Exercise aim | The expected output is the first line of the data below and every line after it, up to and including the line containing "## src/rtl/cam_list_loader.sv", each reproduced exactly.

Data records

:::

## src/rtl/addr_cam_pkg.sv

```systemverilog
package addr_cam_pkg;

    localparam int WORD_W = 16;
    localparam int MAC_W  = 48;

    typedef logic [MAC_W-1:0]  mac_t;
    typedef logic [WORD_W-1:0] word_t;

    typedef enum logic [1:0] {
        LD_IDLE  = 2'd0,
        LD_ISSUE = 2'd1,
        LD_WAIT  = 2'd2
    } ld_state_e;

    typedef struct packed {
        logic promisc;
        logic all_mcast;
        logic bcast_en;
    } rx_mode_t;

    typedef struct packed {
        logic accept;
        logic mcast;
        logic bcast;
    } cls_result_t;

    function automatic logic mac_is_group(input mac_t a);
        return a[0];
    endfunction

    function automatic logic mac_is_all_ones(input mac_t a);
        return &a;
    endfunction

    function automatic cls_result_t classify(input rx_mode_t m, input mac_t a, input logic hit);
        cls_result_t r;
        if (m.promisc && !mac_is_group(a))
            r = '{accept: 1'b1, mcast: 1'b0, bcast: 1'b0};
        else if (m.all_mcast && mac_is_group(a))
            r = '{accept: 1'b1, mcast: 1'b1, bcast: 1'b0};
        else if (m.bcast_en && mac_is_all_ones(a))
            r = '{accept: 1'b1, mcast: 1'b0, bcast: 1'b1};
        else
            r = '{accept: hit, mcast: 1'b0, bcast: 1'b0};
        return r;
    endfunction

endpackage

```

## src/rtl/cam_list_loader.sv

```systemverilog
module cam_list_loader
    import addr_cam_pkg::*;
#(
    parameter int ENTRIES = 16,
    parameter int ADDR_W  = 32,
    parameter int CNT_W   = 5,
    localparam int IDX_W  = $clog2(ENTRIES)
) (
    input  logic               clk,
    input  logic               rst,
    input  logic               start,
    input  logic               wide,
    input  logic [ADDR_W-1:0]  ptr_init,
    input  logic [CNT_W-1:0]   count_init,
    output logic               rd_req,
    output logic [ADDR_W-1:0]  rd_addr,
    input  logic               rd_valid,
    input  word_t              rd_data,
    output logic               busy,
    output logic               done,
    output logic               ent_we,
    output logic [IDX_W-1:0]   ent_idx,
    output logic [1:0]         ent_word,
    output word_t              ent_data,
    output logic               mask_we,
    output logic [ENTRIES-1:0] mask_data
);

    ld_state_e          state_q;
    logic [ADDR_W-1:0]  base_q;
    logic [CNT_W-1:0]   cnt_q;
    logic [1:0]         widx_q;
    logic [IDX_W-1:0]   idx_q;
    logic               wide_q;
    logic [1:0]         shift;
    logic [ADDR_W-1:0]  stride;
    logic               last_word;
    logic               rsp;

    assign shift     = wide_q ? 2'd2 : 2'd1;
    assign stride    = ADDR_W'(4) << shift;
    assign last_word = (cnt_q == '0);
    assign rsp       = (state_q == LD_WAIT) && rd_valid;

    assign rd_req    = (state_q == LD_ISSUE);
    assign rd_addr   = base_q + (ADDR_W'(widx_q) << shift);

    assign ent_we    = rsp && !last_word && (widx_q != 2'd0);
    assign ent_idx   = idx_q;
    assign ent_word  = 2'(widx_q - 2'd1);
    assign ent_data  = rd_data;
    assign mask_we   = rsp && last_word;
    assign mask_data = rd_data[ENTRIES-1:0];

    always_ff @(posedge clk) begin
        if (rst) begin
            state_q <= LD_IDLE;
            base_q  <= '0;
            cnt_q   <= '0;
            widx_q  <= '0;
            idx_q   <= '0;
            wide_q  <= 1'b0;
            busy    <= 1'b0;
            done    <= 1'b0;
        end else begin
            done <= 1'b0;
            unique case (state_q)
                LD_IDLE: begin
                    if (start) begin
                        base_q  <= ptr_init;
                        cnt_q   <= count_init;
                        widx_q  <= '0;
                        wide_q  <= wide;
                        busy    <= 1'b1;
                        state_q <= LD_ISSUE;
                    end
                end
                LD_ISSUE: state_q <= LD_WAIT;
                LD_WAIT: begin
                    if (rd_valid) begin
                        if (last_word) begin
                            busy    <= 1'b0;
                            done    <= 1'b1;
                            state_q <= LD_IDLE;
                        end else begin
                            if (widx_q == 2'd0)
                                idx_q <= rd_data[IDX_W-1:0];
                            if (widx_q == 2'd3) begin
                                widx_q <= '0;
                                cnt_q  <= cnt_q - CNT_W'(1);
                                base_q <= base_q + stride;
                            end else begin
                                widx_q <= widx_q + 2'd1;
                            end
                            state_q <= LD_ISSUE;
                        end
                    end
                end
                default: state_q <= LD_IDLE;
            endcase
        end
    end

    AST_REQ_WHILE_BUSY: assert property (@(posedge clk) disable iff (rst)
        rd_req |-> busy);
    AST_ONE_OUTSTANDING: assert property (@(posedge clk) disable iff (rst)
        rd_req |=> !rd_req);
    AST_DONE_NOT_BUSY: assert property (@(posedge clk) disable iff (rst)
        done |-> !busy);
    AST_BUSY_FALL_DONE: assert property (@(posedge clk) disable iff (rst)
        $fell(busy) |-> done);
    AST_DONE_PULSE: assert property (@(posedge clk) disable iff (rst)
        done |=> !done);

endmodule

```

## src/rtl/cam_entry_table.sv

```systemverilog
module cam_entry_table
    import addr_cam_pkg::*;
#(
    parameter int ENTRIES = 16,
    localparam int IDX_W  = $clog2(ENTRIES)
) (
    input  logic               clk,
    input  logic               rst,
    input  logic               ent_we,
    input  logic [IDX_W-1:0]   ent_idx,
    input  logic [1:0]         ent_word,
    input  word_t              ent_data,
    input  logic               mask_we,
    input  logic [ENTRIES-1:0] mask_data,
    input  mac_t               lookup,
    output logic [ENTRIES-1:0] hit_vec,
    output logic [ENTRIES-1:0] mask_q,
    input  logic [IDX_W-1:0]   rd_sel,
    output mac_t               rd_entry
);

    mac_t entry_q [ENTRIES];

    always_ff @(posedge clk) begin
        if (rst)          mask_q <= '0;
        else if (mask_we) mask_q <= mask_data;
    end

    for (genvar e = 0; e < ENTRIES; e++) begin : g_slot
        always_ff @(posedge clk) begin
            if (rst) begin
                entry_q[e] <= '0;
            end else if (ent_we && (ent_idx == IDX_W'(e))) begin
                case (ent_word)
                    2'd0:    entry_q[e][15:0]  <= ent_data;
                    2'd1:    entry_q[e][31:16] <= ent_data;
                    default: entry_q[e][47:32] <= ent_data;
                endcase
            end
        end
        assign hit_vec[e] = mask_q[e] && (entry_q[e] == lookup);
    end

    assign rd_entry = entry_q[rd_sel];

    AST_MASK_ONLY_ON_LOAD: assert property (@(posedge clk) disable iff (rst)
        !$past(mask_we) |-> $stable(mask_q));

endmodule

```

## src/rtl/frame_dest_classifier.sv

```systemverilog
module frame_dest_classifier
    import addr_cam_pkg::*;
(
    input  logic        clk,
    input  logic        rst,
    input  logic        dest_valid,
    input  mac_t        dest,
    input  rx_mode_t    mode,
    input  logic        hit_any,
    output logic        cls_valid,
    output cls_result_t result
);

    cls_result_t next_res;
    logic        promisc_w;

    assign next_res  = classify(mode, dest, hit_any);
    assign promisc_w = mode.promisc;

    always_ff @(posedge clk) begin
        if (rst) begin
            cls_valid <= 1'b0;
            result    <= '0;
        end else begin
            cls_valid <= dest_valid;
            if (dest_valid) result <= next_res;
        end
    end

    AST_TAGS_EXCLUSIVE: assert property (@(posedge clk) disable iff (rst)
        cls_valid |-> !(result.mcast && result.bcast));
    AST_TAG_MEANS_ACCEPT: assert property (@(posedge clk) disable iff (rst)
        (cls_valid && (result.mcast || result.bcast)) |-> result.accept);
    AST_VALID_AFTER_STROBE: assert property (@(posedge clk) disable iff (rst)
        cls_valid |-> $past(dest_valid));
    AST_PLAIN_ACCEPT_HAS_HIT: assert property (@(posedge clk) disable iff (rst)
        (cls_valid && result.accept && !result.mcast && !result.bcast && !$past(promisc_w))
        |-> $past(hit_any));

endmodule

```

## src/rtl/addr_cam_filter.sv

```systemverilog
module addr_cam_filter
    import addr_cam_pkg::*;
#(
    parameter int ENTRIES = 16,
    parameter int ADDR_W  = 32,
    parameter int CNT_W   = 5,
    localparam int IDX_W  = $clog2(ENTRIES)
) (
    input  logic               clk,
    input  logic               rst,
    input  logic               load_start,
    input  logic               load_wide,
    input  logic [ADDR_W-1:0]  load_ptr,
    input  logic [CNT_W-1:0]   load_count,
    output logic               load_busy,
    output logic               load_done,
    output logic               mem_rd_req,
    output logic [ADDR_W-1:0]  mem_rd_addr,
    input  logic               mem_rd_valid,
    input  logic [15:0]        mem_rd_data,
    output logic [ENTRIES-1:0] cam_enable,
    input  logic               dest_valid,
    input  logic [47:0]        dest_addr,
    input  logic               mode_promisc,
    input  logic               mode_all_mcast,
    input  logic               mode_bcast,
    output logic               cls_valid,
    output logic               cls_accept,
    output logic               cls_mcast,
    output logic               cls_bcast,
    input  logic               ctrl_in_reset,
    input  logic [IDX_W-1:0]   peek_sel,
    output logic [15:0]        peek_word0,
    output logic [15:0]        peek_word1,
    output logic [15:0]        peek_word2
);

    logic               ent_we;
    logic [IDX_W-1:0]   ent_idx;
    logic [1:0]         ent_word;
    word_t              ent_data;
    logic               mask_we;
    logic [ENTRIES-1:0] mask_data;
    logic [ENTRIES-1:0] hit_vec;
    mac_t               rd_entry;
    rx_mode_t           mode;
    cls_result_t        result;

    assign mode = '{promisc: mode_promisc, all_mcast: mode_all_mcast, bcast_en: mode_bcast};

    cam_list_loader #(.ENTRIES(ENTRIES), .ADDR_W(ADDR_W), .CNT_W(CNT_W)) loader_i (
        .clk        (clk),
        .rst        (rst),
        .start      (load_start),
        .wide       (load_wide),
        .ptr_init   (load_ptr),
        .count_init (load_count),
        .rd_req     (mem_rd_req),
        .rd_addr    (mem_rd_addr),
        .rd_valid   (mem_rd_valid),
        .rd_data    (mem_rd_data),
        .busy       (load_busy),
        .done       (load_done),
        .ent_we     (ent_we),
        .ent_idx    (ent_idx),
        .ent_word   (ent_word),
        .ent_data   (ent_data),
        .mask_we    (mask_we),
        .mask_data  (mask_data)
    );

    cam_entry_table #(.ENTRIES(ENTRIES)) table_i (
        .clk       (clk),
        .rst       (rst),
        .ent_we    (ent_we),
        .ent_idx   (ent_idx),
        .ent_word  (ent_word),
        .ent_data  (ent_data),
        .mask_we   (mask_we),
        .mask_data (mask_data),
        .lookup    (dest_addr),
        .hit_vec   (hit_vec),
        .mask_q    (cam_enable),
        .rd_sel    (peek_sel),
        .rd_entry  (rd_entry)
    );

    frame_dest_classifier classifier_i (
        .clk        (clk),
        .rst        (rst),
        .dest_valid (dest_valid),
        .dest       (dest_addr),
        .mode       (mode),
        .hit_any    (|hit_vec),
        .cls_valid  (cls_valid),
        .result     (result)
    );

    assign cls_accept = result.accept;
    assign cls_mcast  = result.mcast;
    assign cls_bcast  = result.bcast;

    assign peek_word0 = ctrl_in_reset ? rd_entry[15:0]  : 16'h0000;
    assign peek_word1 = ctrl_in_reset ? rd_entry[31:16] : 16'h0000;
    assign peek_word2 = ctrl_in_reset ? rd_entry[47:32] : 16'h0000;

    AST_NO_LOAD_WRITE_IDLE: assert property (@(posedge clk) disable iff (rst)
        (ent_we || mask_we) |-> load_busy);

endmodule

```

:::

Response area |
## src/rtl/addr_cam_pkg.sv

```systemverilog
package addr_cam_pkg;

    localparam int WORD_W = 16;
    localparam int MAC_W  = 48;

    typedef logic [MAC_W-1:0]  mac_t;
    typedef logic [WORD_W-1:0] word_t;

    typedef enum logic [1:0] {
        LD_IDLE  = 2'd0,
        LD_ISSUE = 2'd1,
        LD_WAIT  = 2'd2
    } ld_state_e;

    typedef struct packed {
        logic promisc;
        logic all_mcast;
        logic bcast_en;
    } rx_mode_t;

    typedef struct packed {
        logic accept;
        logic mcast;
        logic bcast;
    } cls_result_t;

    function automatic logic mac_is_group(input mac_t a);
        return a[0];
    endfunction

    function automatic logic mac_is_all_ones(input mac_t a);
        return &a;
    endfunction

    function automatic cls_result_t classify(input rx_mode_t m, input mac_t a, input logic hit);
        cls_result_t r;
        if (m.promisc && !mac_is_group(a))
            r = '{accept: 1'b1, mcast: 1'b0, bcast: 1'b0};
        else if (m.all_mcast && mac_is_group(a))
            r = '{accept: 1'b1, mcast: 1'b1, bcast: 1'b0};
        else if (m.bcast_en && mac_is_all_ones(a))
            r = '{accept: 1'b1, mcast: 1'b0, bcast: 1'b1};
        else
            r = '{accept: hit, mcast: 1'b0, bcast: 1'b0};
        return r;
    endfunction

endpackage

```

## src/rtl/cam_list_loader.sv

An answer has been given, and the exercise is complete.